Skip to main content
  • By Shimon Rumelt, MD

    This randomized controlled study compared implant and prosthetic movement after myoconjunctival enucleation followed by polymethyl methacrylate (PMMA) implantation with two other techniques: traditional enucleation with muscle imbrication using a PMMA implant, and enucleation and porous polyethylene implantation. The results demonstrated statistically and clinically significantly better implant and prosthesis movement with the myoconjunctival PMMA technique than with traditional PMMA implantation and better prosthesis movement than with the more expensive porous polyethylene implant, with reduced risk of implant displacement and exposure.

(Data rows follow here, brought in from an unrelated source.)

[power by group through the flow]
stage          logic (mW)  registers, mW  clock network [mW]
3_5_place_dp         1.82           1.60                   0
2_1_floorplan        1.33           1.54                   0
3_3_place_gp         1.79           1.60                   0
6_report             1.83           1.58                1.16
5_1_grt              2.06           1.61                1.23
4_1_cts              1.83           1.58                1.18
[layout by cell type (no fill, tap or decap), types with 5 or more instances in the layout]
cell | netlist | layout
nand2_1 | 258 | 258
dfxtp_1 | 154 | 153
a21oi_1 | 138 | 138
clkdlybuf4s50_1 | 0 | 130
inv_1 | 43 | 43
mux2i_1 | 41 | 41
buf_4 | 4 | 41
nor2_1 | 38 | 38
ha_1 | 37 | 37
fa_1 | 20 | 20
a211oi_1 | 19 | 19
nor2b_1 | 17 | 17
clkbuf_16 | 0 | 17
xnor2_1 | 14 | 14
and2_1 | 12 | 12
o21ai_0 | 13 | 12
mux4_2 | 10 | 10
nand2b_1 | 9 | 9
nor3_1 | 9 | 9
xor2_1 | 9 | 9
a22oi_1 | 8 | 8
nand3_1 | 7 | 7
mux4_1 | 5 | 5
==> config.mk <==
export PLATFORM = sky130hd
export DESIGN_NAME = cfg_reg_arbiter
export DESIGN_NICKNAME = d
export VERILOG_FILES = /design/src/rtl/cfg_pkg.sv /design/src/rtl/rr_arbiter.sv /design/src/rtl/cfg_reg_arbiter.sv
export SDC_FILE = /design/constraint.sdc
export NUM_CORES = 1
export LEC_CHECK = 0
export ABC_CLOCK_PERIOD_IN_PS = 4150
export BUFFER_PORTS_ARGS = -buffer_cell sky130_fd_sc_hd__buf_2
export CORE_ASPECT_RATIO = 1.5
export CORE_UTILIZATION = 49
export CTS_CLUSTER_DIAMETER = 40
export DETAILED_ROUTE_END_ITERATION = 8
export MAX_ROUTING_LAYER = met4
export PLACE_DENSITY = 0.87
export SETUP_SLACK_MARGIN = 0.3
export SYNTH_ARGS = -nofsm -noshare
export SYNTH_HDL_FRONTEND = slang
export SYNTH_HIERARCHICAL = 1
export SYNTH_SLANG_ARGS = --single-unit
==> constraint.sdc <==
create_clock -name clk -period 4.15 [get_ports clk]
set_clock_uncertainty 0.2 [all_clocks]
set_input_delay 0.2075 -clock clk [delete_from_list [all_inputs] [get_ports clk]]
set_output_delay 0.2075 -clock clk [all_outputs]
set_load 0.05 [all_outputs]
==> src/rtl/cfg_pkg.sv <==
// Shared constants and types for the PWM configuration register arbiter.
package cfg_pkg;

    // Register addresses of the five PWM configuration registers.
    localparam int unsigned ADDR_OUT_LO  = 32'h00;
    localparam int unsigned ADDR_OUT_HI  = 32'h01;
    localparam int unsigned ADDR_PWM_LO  = 32'h02;
    localparam int unsigned ADDR_PWM_HI  = 32'h03;
    localparam int unsigned ADDR_DUTY    = 32'h04;

    // Value every configuration register takes on reset.
    localparam int unsigned REG_RST_VAL  = 32'h00;

    // Bus lock state.
    typedef enum logic {
        ST_IDLE   = 1'b0,
        ST_LOCKED = 1'b1
    } state_t;

endpackage

==> src/rtl/rr_arbiter.sv <==
// Combinational round-robin arbiter: the search starts just after the last
// granted index and the first eligible (requesting and unmasked) index wins.
module rr_arbiter #(
    parameter int NUM_REQ = 2,
    localparam int LG_W   = (NUM_REQ > 1) ? $clog2(NUM_REQ) : 1
) (
    input  logic [NUM_REQ-1:0] req,
    input  logic [LG_W-1:0]    last_grant,
    input  logic [NUM_REQ-1:0] mask,
    output logic [NUM_REQ-1:0] grant
);

    logic [NUM_REQ-1:0] eligible;
    assign eligible = req & mask;

    // Walk the requesters in priority order and pick the first eligible one.
    always_comb begin
        logic            found;
        logic [LG_W-1:0] idx;
        grant = '0;
        found = 1'b0;
        idx   = '0;
        for (int k = 1; k <= NUM_REQ; k++) begin
            idx = LG_W'((int'(last_grant) + k) % NUM_REQ);
            if (!found && eligible[idx]) begin
                grant[idx] = 1'b1;
                found      = 1'b1;
            end
        end
    end

endmodule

    The authors randomized 150 patients undergoing unilateral primary enucleation between July 2004 and June 2007 to one of the three treatments. In the traditional PMMA group, the implant was placed behind the posterior Tenon's capsule in the intraconal space. The posterior Tenon's capsule was sutured, as well as the lateral to the medial rectus and the superior to the inferior rectus. Then the anterior Tenon's capsule and the conjunctiva were sutured separately. In the myoconjunctival PMMA group, the procedure was identical except that the recti muscles were sutured to the anterior Tenon and conjunctiva near the fornices. In the porous polyethylene group, the implant was placed within the Tenon's capsule with a scleral cap over it, and the muscles were sutured to the cap.

    Acrylic prostheses custom made by a trained ocularist were fitted six weeks after surgery in all patients. A masked observer measured implant and prosthesis movement six weeks after surgery using a slit-lamp device with real-time video and still photographic documentation.

    The authors found that prosthesis movement was significantly better with the myoconjunctival PMMA implant than with either the traditional PMMA (P = 0.001) or porous polyethylene (P = 0.002) implants. Implant movement with the myoconjunctival PMMA implant was better than the traditional PMMA implant (P = 0.001) but similar to that of the porous polyethylene implant.

    The authors suggest that the reason for the superior implant and prosthesis movement with the myoconjunctival PMMA is that the attachment of the muscles to the fornices allow better movement because of changes in fornice depth. However, another explanation might be a difference in the muscle lever, which is longer and in closer to optimal position with myoconjunctival PMMA implantation than when the muscles are sutured to a scleral cap or to each other. Thus an optimum position should be reached without compromising the location of the implant while achieving better prosthesis and implant motility.

    The authors also note the higher cost of the porous polyethylene implant of around $300 compared with $2 for the PMMA implant. Given that the PMMA implant is relatively inexpensive and myoconjunctival enucleation easy to master and time efficient, the authors recommend myoconjunctival enucleation followed by PMMA implant insertion as the procedure of choice in primary enucleation when implant pegging is not a consideration.